Cops are interrogating another employee who works in the lab where Raymond Clark allegedly killed Le, sources told Hartford TV station WTIC/Fox61.
It was not known who that employee might be.
Clark's fiancée, sister and brother-in-law all work at the lab.
The bombshell report came after Clark, 24, was arrested yesterday, hours after a State Police lab confirmed that DNA samples taken from him matched evidence found at the Amistad facility.
(Excerpt) Read more at nypost.com ...
bump
My thought from the beginning.
Evidently there is other unexplained DNA on Annie.
Not to take away from the horror of her death, but has anyone heard more on this Clark guy? Is he on the lower end of the IQ scale? Apparently, he was mad at her for mistreating the lab animals. What had she done?
Another Freeper had the theory she caught the guy stealing. Considering his girlfriend, sister and brother-in-law all worked there, they might all have been involved in the theft.
I had read she was asphyxiated. If this is the case, I’m wondering if sex was in play?
There’s a story in the NY Daily about the evidence, mentions the suspect losing his distinctive green pen in a crevice and trying to retrieve it with gum and hooks later.
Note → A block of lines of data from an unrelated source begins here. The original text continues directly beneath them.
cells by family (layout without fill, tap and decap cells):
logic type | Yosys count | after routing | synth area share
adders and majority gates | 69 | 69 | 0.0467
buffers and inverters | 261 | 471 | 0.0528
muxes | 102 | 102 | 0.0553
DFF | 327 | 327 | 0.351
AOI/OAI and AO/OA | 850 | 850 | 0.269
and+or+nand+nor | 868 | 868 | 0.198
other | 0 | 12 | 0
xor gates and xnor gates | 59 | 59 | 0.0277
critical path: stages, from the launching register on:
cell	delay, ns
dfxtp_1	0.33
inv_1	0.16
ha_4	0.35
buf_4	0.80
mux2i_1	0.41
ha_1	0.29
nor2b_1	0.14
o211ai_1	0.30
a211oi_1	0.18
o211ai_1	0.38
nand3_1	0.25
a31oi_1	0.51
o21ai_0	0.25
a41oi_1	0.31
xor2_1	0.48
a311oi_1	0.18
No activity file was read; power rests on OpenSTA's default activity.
File: src/flat_wrapper.sv
// flat-port wrapper written by rule: the top's interface ports become plain ports
module data_mem_ctrl_flat 
#(
    parameter int DATA_W     = 16,
    parameter int ADDR_W     = 16,
    parameter int DEPTH_LOG2 = 8,
    parameter int LAT        = 2
)
  (clk, rst, bus_req_valid, bus_req_wr, bus_req_addr, bus_req_data, bus_alu_in, bus_req_ready, bus_stall, bus_resp_valid, bus_resp_data, bus_alu_out);
  data_mem_if #(.DATA_W(DATA_W), .ADDR_W(ADDR_W)) bus_i ();
  input logic clk;
  input logic rst;
  input wire logic [$bits(bus_i.req_valid)-1:0] bus_req_valid;
  input wire logic [$bits(bus_i.req_wr)-1:0] bus_req_wr;
  input wire logic [$bits(bus_i.req_addr)-1:0] bus_req_addr;
  input wire logic [$bits(bus_i.req_data)-1:0] bus_req_data;
  input wire logic [$bits(bus_i.alu_in)-1:0] bus_alu_in;
  output wire logic [$bits(bus_i.req_ready)-1:0] bus_req_ready;
  output wire logic [$bits(bus_i.stall)-1:0] bus_stall;
  output wire logic [$bits(bus_i.resp_valid)-1:0] bus_resp_valid;
  output wire logic [$bits(bus_i.resp_data)-1:0] bus_resp_data;
  output wire logic [$bits(bus_i.alu_out)-1:0] bus_alu_out;
  assign bus_i.req_valid = bus_req_valid;
  assign bus_i.req_wr = bus_req_wr;
  assign bus_i.req_addr = bus_req_addr;
  assign bus_i.req_data = bus_req_data;
  assign bus_i.alu_in = bus_alu_in;
  assign bus_req_ready = bus_i.req_ready;
  assign bus_stall = bus_i.stall;
  assign bus_resp_valid = bus_i.resp_valid;
  assign bus_resp_data = bus_i.resp_data;
  assign bus_alu_out = bus_i.alu_out;
  data_mem_ctrl #(.DATA_W(DATA_W), .ADDR_W(ADDR_W), .DEPTH_LOG2(DEPTH_LOG2), .LAT(LAT)) u_core (.clk(clk), .rst(rst), .bus(bus_i));
endmodule
### config.mk
export PLATFORM = sky130hd
export DESIGN_NAME = adder_64
export DESIGN_NICKNAME = d
export VERILOG_FILES = /design/src/rtl/alu_pkg.sv /design/src/rtl/full_adder.sv /design/src/rtl/adder_64.sv
export SDC_FILE = /design/constraint.sdc
export NUM_CORES = 1
export LEC_CHECK = 0
export CORE_ASPECT_RATIO = 0.8
export CORE_MARGIN = 5
export CORE_UTILIZATION = 43
export DETAILED_ROUTE_END_ITERATION = 10
export GPL_TIMING_DRIVEN = 0
export PLACE_DENSITY = 0.9
export RECOVER_POWER = 25
export SLEW_MARGIN = 20
export SYNTH_ARGS = -nofsm -noshare
export SYNTH_HDL_FRONTEND = slang
export SYNTH_SLANG_ARGS = --single-unit
### constraint.sdc
create_clock -name clk -period 1.4 [get_ports clk]
set_clock_uncertainty 0.05 [all_clocks]
set_input_delay 0.28 -clock clk [delete_from_list [all_inputs] [get_ports clk]]
set_output_delay 0.28 -clock clk [all_outputs]
set_load 0.005 [all_outputs]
Sounds like a tv crime drama, that an item he used for pride and uniqueness should by sheer chance go lost and betray him.
But do not use the Huff Post for news.
From what I have read, sex was not a factor in this crime.
It seems this Clark guy, who was nothing more than a janitor, was IN CHARGE of caring for the mice. He cleaned cages and fed the mice. He seems to be one of those types who was constantly trying to elevate his role in the Lab. For instance, if the research the REAL scientific team did yielded a cure for cancer this clown would seek status for having been “part of the process”.
He was, to quote one of my favorite lines from DOCTOR ZHIVAGO, a “namless number on a list that was later misplaced”.
Reminds me of the episode of “Columbo” where the late, greate John Cassavetes played a murdering orchestra conductor who lost his signature label garnishment at the scene of his paramour’s murder.
“Etude in Black” (1972)
Exactly! That pesky carnation...
And it may have been on Columbo where I heard the detective observe that most murderers are amateurs, whereas the police approach homicide as professionals with wide experience; thus the rookie’s mistakes reveal him readily. What they’ve seen and studied a hundred times, is new and often suddenly new to a rattled, clumsy first-time killer.
This lab tech seems to have lost on both counts, the whims of fortune (dropped his special pen) and his obvious rookie mistakes (all the coverup behaviors and demeanor).
I’m betting he opts for an insanity defense, since stupidity defenses are still beyond the horizon.
Well, not to mention the fact that he was immediately and automatically the prime suspect. Under that kind of scrutiny, even a seasoned pro would have tested his abilities.
So he says it was obviously spontaneous, he flipped out and later went into some psychological underbed hideyhole in his head. He pleads manslaughter at worst, and he’s out in five years.
Anger causes so much pain for everyone. Now he’s going away for life because he had rage and Annie Le is dead. Any one of us could do this if angry enough.